It depends on the type of distribution. You can try transformation techniques (square roots, logarithm, etc). It depends on what distribution you have. If it is close to a uniform one - try square roots. If it is skewed, try a logarithm.
If a method is indicating the data is not normal, some researchers might use other methods to re-assess the normality of the data in order to qualify them as normally distributed e.g. histogram, stem & leaf plot, boxplot, normal probability plot, detrended normal plot, skewness & kurtosis etc. beside Kolmogorov-Smirnov & Shapiro-Wilk statistics.
If all the above methods indicating the data are still not normal, perhaps you can use non-parametric statistics / tests.
Normally distributed data is a commonly misunderstood concept in Six Sigma. Some people believe that all data collected and used for analysis must be distributed normally. But normal distribution does not happen as often as people think, and it is not a main objective. Normal distribution is a means to an end, not the end itself.
Normally distributed data is needed to use a number of statistical tools, such as individuals control charts, Cp/Cpk analysis, t-tests and the analysis of variance (ANOVA). If a practitioner is not using such a specific tool, however, it is not important whether data is distributed normally. The distribution becomes an issue only when practitioners reach a point in a project where they want to use a statistical tool that requires normally distributed data and they do not have it.
Also you should know the reason behind the non-normality of data :
When data is not normally distributed, the cause for non-normality should be determined and appropriate remedial actions should be taken. There are six reasons that are frequently to blame for non-normality.
Reason 1: Extreme Values
Too many extreme values in a data set will result in a skewed distribution. Normality of data can be achieved by cleaning the data. This involves determining measurement errors, data-entry errors and outliers, and removing them from the data for valid reasons.
It is important that outliers are identified as truly special causes before they are eliminated. Never forget: The nature of normally distributed data is that a small percentage of extreme values can be expected; not every outlier is caused by a special reason. Extreme values should only be explained and removed from the data if there are more of them than expected under normal conditions.
Reason 2: Overlap of Two or More Processes
Data may not be normally distributed because it actually comes from more than one process, operator or shift, or from a process that frequently shifts. If two or more data sets that would be normally distributed on their own are overlapped, data may look bimodal or multimodal – it will have two or more most-frequent values.

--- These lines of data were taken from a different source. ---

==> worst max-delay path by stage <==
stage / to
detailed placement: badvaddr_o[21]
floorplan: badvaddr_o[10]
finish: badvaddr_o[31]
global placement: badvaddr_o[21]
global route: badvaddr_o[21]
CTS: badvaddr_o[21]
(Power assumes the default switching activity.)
[src/rtl/ifetch_pkg.sv]
// Shared CPU front-end definitions: FSM state encoding, fault codes,
// bus widths and the fetched-instruction payload type.
// Consumers: ifetch_if, ifetch, ifetch_wdog (and the pc/decode stages).
package ifetch_pkg;

  localparam int unsigned XLEN   = 32;
  localparam int unsigned CNT_W  = 16;
  localparam int unsigned FLT_W  = 2;
  localparam int unsigned WDOG_W = 8;

  typedef enum logic [1:0] {
    ST_IDLE  = 2'd0,
    ST_REQ   = 2'd1,
    ST_HOLD  = 2'd2,
    ST_FAULT = 2'd3
  } state_e;

  typedef logic [FLT_W-1:0] fault_t;

  localparam fault_t FLT_NONE     = 2'b00;
  localparam fault_t FLT_MISALIGN = 2'b01;
  localparam fault_t FLT_TIMEOUT  = 2'b10;

  // Instruction word together with the address it came from
  typedef struct packed {
    logic [XLEN-1:0] instr;
    logic [XLEN-1:0] pc;
  } fetch_pkt_t;

  // Word alignment test on the two address LSBs
  function automatic logic is_aligned(input logic [1:0] addr_lsb);
    return addr_lsb == 2'b00;
  endfunction

endpackage

[src/rtl/ifetch_if.sv]
// Instruction-fetch bus bundle: PC-register inputs, instruction memory
// port, decode handshake and status outputs.
// Modports: master = fetch stage view (drives o_*), slave = environment view.
interface ifetch_if;
  import ifetch_pkg::*;

  logic [XLEN-1:0]  i_pc;
  logic             i_run;
  logic [XLEN-1:0]  i_mem_rdata;
  logic             i_mem_ack;
  logic             i_consume;

  logic [XLEN-1:0]  o_mem_addr;
  logic             o_mem_req;
  logic [XLEN-1:0]  o_instr;
  logic [XLEN-1:0]  o_instr_pc;
  logic             o_valid;
  logic             o_stall;
  fault_t           o_fault;
  logic [CNT_W-1:0] o_fetch_cnt;

  modport master (
    input  i_pc, i_run, i_mem_rdata, i_mem_ack, i_consume,
    output o_mem_addr, o_mem_req, o_instr, o_instr_pc, o_valid,
    output o_stall, o_fault, o_fetch_cnt
  );

  modport slave (
    output i_pc, i_run, i_mem_rdata, i_mem_ack, i_consume,
    input  o_mem_addr, o_mem_req, o_instr, o_instr_pc, o_valid,
    input  o_stall, o_fault, o_fetch_cnt
  );
endinterface

[src/rtl/ifetch_wdog.sv]
// Memory-request watchdog: counts cycles while enabled and flags expiry
// during the TIMEOUT_CYCLES-th enabled cycle after a clear.
// Ports: clk, i_rst (async, active-high), i_clear, i_enable, o_expired.
module ifetch_wdog
  import ifetch_pkg::*;
#(
  parameter int unsigned TIMEOUT_CYCLES = 16
) (
  input  logic clk,
  input  logic i_rst,
  input  logic i_clear,
  input  logic i_enable,
  output logic o_expired
);

  logic [WDOG_W-1:0] r_cnt;
  logic              r_expired;
  logic [WDOG_W-1:0] w_cnt_inc;

  assign w_cnt_inc = r_cnt + WDOG_W'(1);
  assign o_expired = r_expired;

  // r_cnt holds (enabled cycles - 1); the flag is precomputed one cycle early
  always_ff @(posedge clk or posedge i_rst) begin
    if (i_rst) begin
      r_cnt     <= '0;
      r_expired <= 1'b0;
    end else if (i_clear) begin
      r_cnt     <= '0;
      r_expired <= 1'b0;
    end else if (i_enable) begin
      r_cnt     <= w_cnt_inc;
      r_expired <= (w_cnt_inc == WDOG_W'(TIMEOUT_CYCLES - 1));
    end
  end

endmodule

[src/rtl/ifetch.sv]
// Instruction fetch stage: issues one memory read per PC, holds the word
// until decode consumes it, then optionally fetches back-to-back.
// Ports: clk, i_rst (async, active-high), bus (ifetch_if.master).
// Build option: define IFETCH_TIMEOUT_EN to enable the request watchdog
// (ifetch_wdog, limit TIMEOUT_CYCLES); otherwise requests wait forever.
module ifetch
  import ifetch_pkg::*;
#(
  parameter int unsigned TIMEOUT_CYCLES = 16
) (
  input  logic     clk,
  input  logic     i_rst,
  ifetch_if.master bus
);

  if ((TIMEOUT_CYCLES < 2) || (TIMEOUT_CYCLES > 255)) begin : g_bad_timeout
    $error("ifetch: TIMEOUT_CYCLES must be within 2..255");
  end

  state_e           r_state;
  state_e           w_state_nxt;

  logic [XLEN-1:0]  r_mem_addr,  w_mem_addr_nxt;
  logic             r_mem_req,   w_mem_req_nxt;
  fetch_pkt_t       r_pkt,       w_pkt_nxt;
  logic             r_valid,     w_valid_nxt;
  fault_t           r_fault,     w_fault_nxt;
  logic [CNT_W-1:0] r_fetch_cnt, w_fetch_cnt_nxt;

  logic w_pc_ok;
  logic w_consume;
  logic w_in_req;
  logic w_expired;

  assign w_pc_ok   = is_aligned(bus.i_pc[1:0]);
  assign w_consume = (r_state == ST_HOLD) && bus.i_consume;
  assign w_in_req  = (r_state == ST_REQ);

`ifdef IFETCH_TIMEOUT_EN
  ifetch_wdog #(.TIMEOUT_CYCLES(TIMEOUT_CYCLES)) u_wdog (
    .clk       (clk),
    .i_rst     (i_rst),
    .i_clear   (!w_in_req),
    .i_enable  (w_in_req),
    .o_expired (w_expired)
  );
`else
  assign w_expired = 1'b0;
`endif

  // State register
  always_ff @(posedge clk or posedge i_rst) begin
    if (i_rst) r_state <= ST_IDLE;
    else       r_state <= w_state_nxt;
  end

  // Next-state logic; an ack wins over a same-cycle watchdog expiry
  always_comb begin
    w_state_nxt = r_state;
    case (r_state)
      ST_IDLE: begin
        if (bus.i_run) w_state_nxt = w_pc_ok ? ST_REQ : ST_FAULT;
      end
      ST_REQ: begin
        if (bus.i_mem_ack)  w_state_nxt = ST_HOLD;
        else if (w_expired) w_state_nxt = ST_FAULT;
      end
      ST_HOLD: begin
        if (bus.i_consume) begin
          if (bus.i_run) w_state_nxt = w_pc_ok ? ST_REQ : ST_FAULT;
          else           w_state_nxt = ST_IDLE;
        end
      end
      ST_FAULT: w_state_nxt = ST_FAULT;
      default:  w_state_nxt = ST_IDLE;
    endcase
  end

  // Next values of the registered outputs, derived from the transition
  always_comb begin
    w_mem_addr_nxt  = r_mem_addr;
    w_pkt_nxt       = r_pkt;
    w_fault_nxt     = r_fault;
    w_fetch_cnt_nxt = r_fetch_cnt;
    w_mem_req_nxt   = (w_state_nxt == ST_REQ);
    w_valid_nxt     = (w_state_nxt == ST_HOLD);

    // Address is latched only on entry, so it is frozen for the whole request
    if ((w_state_nxt == ST_REQ) && (r_state != ST_REQ))
      w_mem_addr_nxt = bus.i_pc;

    if (w_in_req && bus.i_mem_ack) begin
      w_pkt_nxt.instr = bus.i_mem_rdata;
      w_pkt_nxt.pc    = r_mem_addr;
    end

    if (w_consume)
      w_fetch_cnt_nxt = r_fetch_cnt + CNT_W'(1);

    // FAULT entered from REQ can only be a timeout; otherwise a bad PC
    if ((w_state_nxt == ST_FAULT) && (r_state != ST_FAULT))
      w_fault_nxt = w_in_req ? FLT_TIMEOUT : FLT_MISALIGN;
  end

  // Output registers
  always_ff @(posedge clk or posedge i_rst) begin
    if (i_rst) begin
      r_mem_addr  <= '0;
      r_mem_req   <= 1'b0;
      r_pkt       <= '0;
      r_valid     <= 1'b0;
      r_fault     <= FLT_NONE;
      r_fetch_cnt <= '0;
    end else begin
      r_mem_addr  <= w_mem_addr_nxt;
      r_mem_req   <= w_mem_req_nxt;
      r_pkt       <= w_pkt_nxt;
      r_valid     <= w_valid_nxt;
      r_fault     <= w_fault_nxt;
      r_fetch_cnt <= w_fetch_cnt_nxt;
    end
  end

  assign bus.o_mem_addr  = r_mem_addr;
  assign bus.o_mem_req   = r_mem_req;
  assign bus.o_instr     = r_pkt.instr;
  assign bus.o_instr_pc  = r_pkt.pc;
  assign bus.o_valid     = r_valid;
  assign bus.o_fault     = r_fault;
  assign bus.o_fetch_cnt = r_fetch_cnt;

  // Combinational so the PC register advances in the very cycle of consume
  assign bus.o_stall     = !w_consume;

endmodule
[src/flat_wrapper.sv]
// flat-port wrapper written by rule: the top's interface ports become plain ports
module ifetch_flat import ifetch_pkg::*;
#(
  parameter int unsigned TIMEOUT_CYCLES = 16
)
  (clk, i_rst, bus_i_pc, bus_i_run, bus_i_mem_rdata, bus_i_mem_ack, bus_i_consume, bus_o_mem_addr, bus_o_mem_req, bus_o_instr, bus_o_instr_pc, bus_o_valid, bus_o_stall, bus_o_fault, bus_o_fetch_cnt);
  ifetch_if bus_i ();
  input  logic clk;
  input  logic i_rst;
  input wire logic [$bits(bus_i.i_pc)-1:0] bus_i_pc;
  input wire logic [$bits(bus_i.i_run)-1:0] bus_i_run;
  input wire logic [$bits(bus_i.i_mem_rdata)-1:0] bus_i_mem_rdata;
  input wire logic [$bits(bus_i.i_mem_ack)-1:0] bus_i_mem_ack;
  input wire logic [$bits(bus_i.i_consume)-1:0] bus_i_consume;
  output wire logic [$bits(bus_i.o_mem_addr)-1:0] bus_o_mem_addr;
  output wire logic [$bits(bus_i.o_mem_req)-1:0] bus_o_mem_req;
  output wire logic [$bits(bus_i.o_instr)-1:0] bus_o_instr;
  output wire logic [$bits(bus_i.o_instr_pc)-1:0] bus_o_instr_pc;
  output wire logic [$bits(bus_i.o_valid)-1:0] bus_o_valid;
  output wire logic [$bits(bus_i.o_stall)-1:0] bus_o_stall;
  output wire logic [$bits(bus_i.o_fault)-1:0] bus_o_fault;
  output wire logic [$bits(bus_i.o_fetch_cnt)-1:0] bus_o_fetch_cnt;
  assign bus_i.i_pc = bus_i_pc;
  assign bus_i.i_run = bus_i_run;
  assign bus_i.i_mem_rdata = bus_i_mem_rdata;
  assign bus_i.i_mem_ack = bus_i_mem_ack;
  assign bus_i.i_consume = bus_i_consume;
  assign bus_o_mem_addr = bus_i.o_mem_addr;
  assign bus_o_mem_req = bus_i.o_mem_req;
  assign bus_o_instr = bus_i.o_instr;
  assign bus_o_instr_pc = bus_i.o_instr_pc;
  assign bus_o_valid = bus_i.o_valid;
  assign bus_o_stall = bus_i.o_stall;
  assign bus_o_fault = bus_i.o_fault;
  assign bus_o_fetch_cnt = bus_i.o_fetch_cnt;
  ifetch #(.TIMEOUT_CYCLES(TIMEOUT_CYCLES)) u_core (.clk(clk), .i_rst(i_rst), .bus(bus_i));
endmodule
[config.mk]
export PLATFORM = sky130hd
export DESIGN_NAME = ifetch_flat
export DESIGN_NICKNAME = d
export VERILOG_FILES = /design/src/rtl/ifetch_pkg.sv /design/src/rtl/ifetch_if.sv /design/src/rtl/ifetch_wdog.sv /design/src/rtl/ifetch.sv /design/src/flat_wrapper.sv
export SDC_FILE = /design/constraint.sdc
export NUM_CORES = 1
export LEC_CHECK = 0
export BUFFER_PORTS_ARGS = -buffer_cell sky130_fd_sc_hd__buf_2
export CAP_MARGIN = 0
export CORE_ASPECT_RATIO = 0.5
export CORE_MARGIN = 4
export CORE_UTILIZATION = 44
export CTS_CLUSTER_SIZE = 8
export DETAILED_ROUTE_END_ITERATION = 10
export PLACE_DENSITY = 0.75
export SYNTH_ARGS = -nofsm -noshare
export SYNTH_HDL_FRONTEND = slang
export SYNTH_SLANG_ARGS = --single-unit
export TNS_END_PERCENT = 1
[constraint.sdc]
create_clock -name clk -period 8 [get_ports clk]
set_input_delay 1.6 -clock clk [delete_from_list [all_inputs] [get_ports clk]]
set_output_delay 1.6 -clock clk [all_outputs]
set_load 0.02 [all_outputs]
; ---- Word-level counts from Yosys, hierarchy flattened
; Cells that the tools add are included.
[totals]
regBits = 118
in_bits = 69
out_inout_bits = 117
word_cells = 31
[classes]
add_sub_neg = 1
n_eq_ne = 8
n_mux = 7
reduce_logical = 7
[op_table]
columns = op, count
row1 = $add 16x1->16 const B, 1
row2 = $mux 2, 6
row3 = $eq 2x2->1 const B, 4
row4 = $pmux 2 s4, 1
row5 = $eq 2x1->1 const B, 2
row6 = $logic_and 1x1->1, 4
row7 = $logic_not 2->1, 2
row8 = $ne 2x1->1 const B, 1
row9 = $ne 2x2->1 const B, 1
row10 = $logic_not 1->1, 1

; ---- Longest topological paths before layout
[logic_depth]
word_depth = 7
mapped_depth = 6
ltp_nobuf = 4

; ---- Worst setup path before layout
; No wires, ideal clock.
[synth_path]
kind = input-to-output
start = in bus_i_consume
end = out bus_o_stall
arrival_ns = 2.046
t_required_ns = 6.400
slack_ns = 4.354
path_stages = 3
path_buffers = 1
cell_sequence = and3b_1 -> buf_2 -> inv_1
[synth_via]
elab_chain_cells = 2
[synth_lines]
columns = item, line
row1 = "start, declared", flat_wrapper.sv:14  ; input wire logic [$bits(bus_i.i_consume)-1:0] bus_i_consume;
row2 = $logic_and 1x1->1, ifetch.sv:36  ; assign w_consume = (r_state == ST_HOLD) && bus.i_consume;
row3 = $logic_not 1->1, ifetch.sv:133  ; assign bus.o_stall = !w_consume;
row4 = "end, declared", flat_wrapper.sv:20  ; output wire logic [$bits(bus_i.o_stall)-1:0] bus_o_stall;
; No other way between the ends.

; ---- Final worst setup path
; Ends and elaborated chain as after synthesis.

==> results.tsv <==
metric	value	unit
hold wc startpoint	u_core.bus.o_fetch_cnt[15]	
cell taking the most area after synthesis	dfrtp_1	
Routability Congestion	0.735	
Remaining Overflow, GRT	0	
# H-tree levels	4	
Reg clk slew, reported paths	0.05	ns
Reg2Reg Setup Slack	5.89	ns
dpl ws	4.16	ns
Die ar.	0.0123	mm^2
Worst Path Arrival	2.24	ns
critical path endpoint category	output pin	
sequential-to-total area share from yosys stat	63.7	%
WHS Endpoint	u_core.bus.o_fetch_cnt[15]	
setup TNS	0	ns
status	finished clean	
crit-path leading delay family	simple AND/OR/NAND/NOR gates	
CTS tree	done	
async set-reset flop share out of synthesis	100	%
Pre-antenna DRT Iters	4	
top-count cell post-synth	dfrtp_1	
nets	551	
maximum clock path buffer count	2	
# resized after CTS	0	
per-cell routed wire length	16.1	um
Max VDD drop	0.000202	V
Mean Syn Cell Area	16.1	um^2
Post-route DRC	0	
CTS buffer count	17	
Hold Path Class	reg2reg	
port bufs	185	
first-pass GRT wire length	16200	um
EDFF count, synth	0	
CP max-delay cell	and3b_1	
clk_lat worst skew	0.40	ns
WP buf/inv	3	
worst setup margin	4.16	ns
Min-Delay Path Depth	1	
Initial Utilization	45.2	%
Area Growth Syn to Fin	35.0	%
Total Wirelength	10200	um
unrepaired setup endpoints after global routing	no	
Cell Area, Synth	0.00463	mm^2
Worst Reg-to-Reg Cells	4	
Power per Cell Area	441	mW/mm^2
maximum net fanout on the critical path	8	
Hold Vio Cnt, Final	0	
Antenna Nets Post-Route	0	
Worst slew margin	29.0	%
Critical Path Start Type	input port	
leakage power total	3.32	nW
r2r endpoint	u_core.bus.o_mem_addr[12]	
Max Freq	260	MHz
number of I/O pins	186	
fin. max-slew vios	0	
Min Clock Period, post-route	3.84	ns
Final Cycle Share	48.0	%
total chip power	2.76	mW
Yosys Warn Count	0	
worst reg2reg startpoint	u_core.r_state[1]	
top cells by count, synth	118 x dfrtp_1, 68 x mux2_2, 27 x mux2_4	
Synth Flop Type	dfrtp_1	
Max-Cap Viols	0	
Post-Syn Instances	288	
worst-path cell chain	buf_2 -> and3b_1 -> inv_1 -> buf_2	
critical path's largest stage delay	0.33	ns
width of the die	153	um
TritonCTS sink count	118	
largest net degree at the start of global routing	68	
top cells by area, synth	dfrtp_1 64%, mux2_2 17%, mux2_4 8.7%	
Clock Skew	0.00551	ns
die height	80.6	um
initial antenna violation count	0	
final hold slack	0.477	ns
flops & latches, synth	118	
top-area cell type share of the netlist area	63.7	%
DR vias	2945	
fillers	815	
setup repair bufs after CTS	0	
most frequent CP cell	buf_2	
Hold-fix buffers, CTS	0	
DP Wirelength	7160	um
syn nets	358	
final setup fails	0	
# diodes	0	
fraction of layout cells with a size suffix above 1	64.4	%
DR vias/cell	4.65	
vias in the first global route	3084	
Worst Tran Pin Value	1.06	ns
post-synth cell types	28	
1st-iter DRT viols	80	
Total Routing Usage GR	16.9	%
clock root buffer	clkbuf_16	
Rows	26	
Worst EP required	6.40	ns
core area	0.0102	mm^2
CP Class	in2out	
per-stage QoR:
step	cell area (um^2)	utilization (%)	cells
floorplan	4630	-	288
global placement	5650	55.1	602
detailed placement	5650	55.1	602
finish	6260	61.1	634
global route	6260	61.1	634
CTS	6260	61.1	634
where the power goes:
part	leakage, nW	switching [mW]	total [mW]	internal (mW)
combinational	1.54	0.546	0.981	0.435
clock	0.309	0.256	0.775	0.519
sequential	1.46	0.153	1.00	0.848
total	3.32	0.956	2.76	1.80
final cells by class:
cell class | count | area, um^2 | area share, %
clock buffer | 22 | 484 | 7.74
clock inverter | 10 | 125 | 2.00
inverter | 3 | 13.8 | 0.220
multi-input combinational | 154 | 1570 | 25.0
sequential | 118 | 2950 | 47.2
tap | 140 | 175 | 2.80
timing repair buffer | 187 | 941 | 15.0
cells in the final DEF (no fill, tap or decap), drive strengths merged:
master	Yosys	routed
o21ai	3	3
nor2	5	5
o21a	1	1
xor2	4	4
dfrtp	118	118
nor2b	1	1
clkbuf	1	22
clkinv	0	7
ha	1	1
inv	3	3
nand2b	1	1
and3b	1	1
nor3	2	2
and4	2	2
nand3b	2	2
or3	1	1
and3	3	3
and2	2	2
buf	12	187
mux2	95	95
bufinv	0	3
nand3	4	4
nand4	5	5
nand2	9	9
or2	1	1
xnor2	11	11
state kept, by name, summed over array words and instances (netlist names):
name	count
u_core.bus.o_fault	2
u_core.bus.o_fetch_cnt	16
u_core.bus.o_instr	32
u_core.bus.o_instr_pc	32
u_core.bus.o_mem_addr	32
u_core.bus.o_mem_req	1
u_core.bus.o_valid	1
u_core.r_state	2
worst register-to-register path, stage by stage (launching register included):
cell,delay [ns]
dfrtp_1,0.42
nand2b_2,0.13
nand3b_4,0.08
or3_2,0.87
mux2_4,0.48
routing by layer:
layer / GRT usage (%) / vias up / routed length, um
met5: 0 / - / 0
met1: 19.5 / 1473 / 4140
li1: - / 1394 / -
met4: 7.82 / 0 / 144
met2: 30.0 / 67 / 5470
met3: 4.20 / 11 / 455
kinds of logic (layout without fill, tap and decap cells):
family / Yosys count / count (layout) / synth area share, %
DFF: 118 / 118 / 63.7
muxes: 95 / 95 / 25.3
and+or+nand+nor: 39 / 39 / 4.89
buffers and inverters: 16 / 222 / 2.54
xor gates and xnor gates: 15 / 15 / 2.83
AOI/OAI and AO/OA: 4 / 4 / 0.486
adders and majority gates: 1 / 1 / 0.270
worst max-delay path by stage:
stage / depth (start not counted) / startpoint / endpoint / slack [ns]
after floorplan: 1 / i_rst / u_core.bus.o_fault[0] / 3.27
after global placement: 4 / bus_i_consume / bus_o_stall / 4.18
after detailed placement: 4 / bus_i_consume / bus_o_stall / 4.16
after CTS: 4 / bus_i_consume / bus_o_stall / 4.16
after global routing: 4 / bus_i_consume / bus_o_stall / 4.11
final: 4 / bus_i_consume / bus_o_stall / 4.16
Note: power is estimated with default switching activity, not from simulation.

The remedial action for these situations is to determine which X’s cause bimodal or multimodal distribution and then stratify the data. The data should be checked again for normality and afterward the stratified processes can be worked with separately.
My answer is, try to determine what the distribution is, and then you can begin to analyze the data.
As many esteemed colleagues have indicated, a normal distribution should not be assumed to apply to everything! Even if the distribution does not appear to be normal, there may be some other standard distribution that more closely applies. Such as, perhaps, Poisson.
You might try fitting several different types of distributions with your raw data, and then calculate how far off each one is, to your raw data.
Take at look at this article. It addresses exactly your question.
I endorse the argument of Waldemar Koczkodaj. If after certain test as mentioned by many scholars, still your data is not normal or in other words not normally distributed, it doesn't mean we get rid of data or try to transform it through whatever logs, algorithms or square roots, rather use non-parametric test. We don't know, it might be that such data is actually predicting more comprehensively.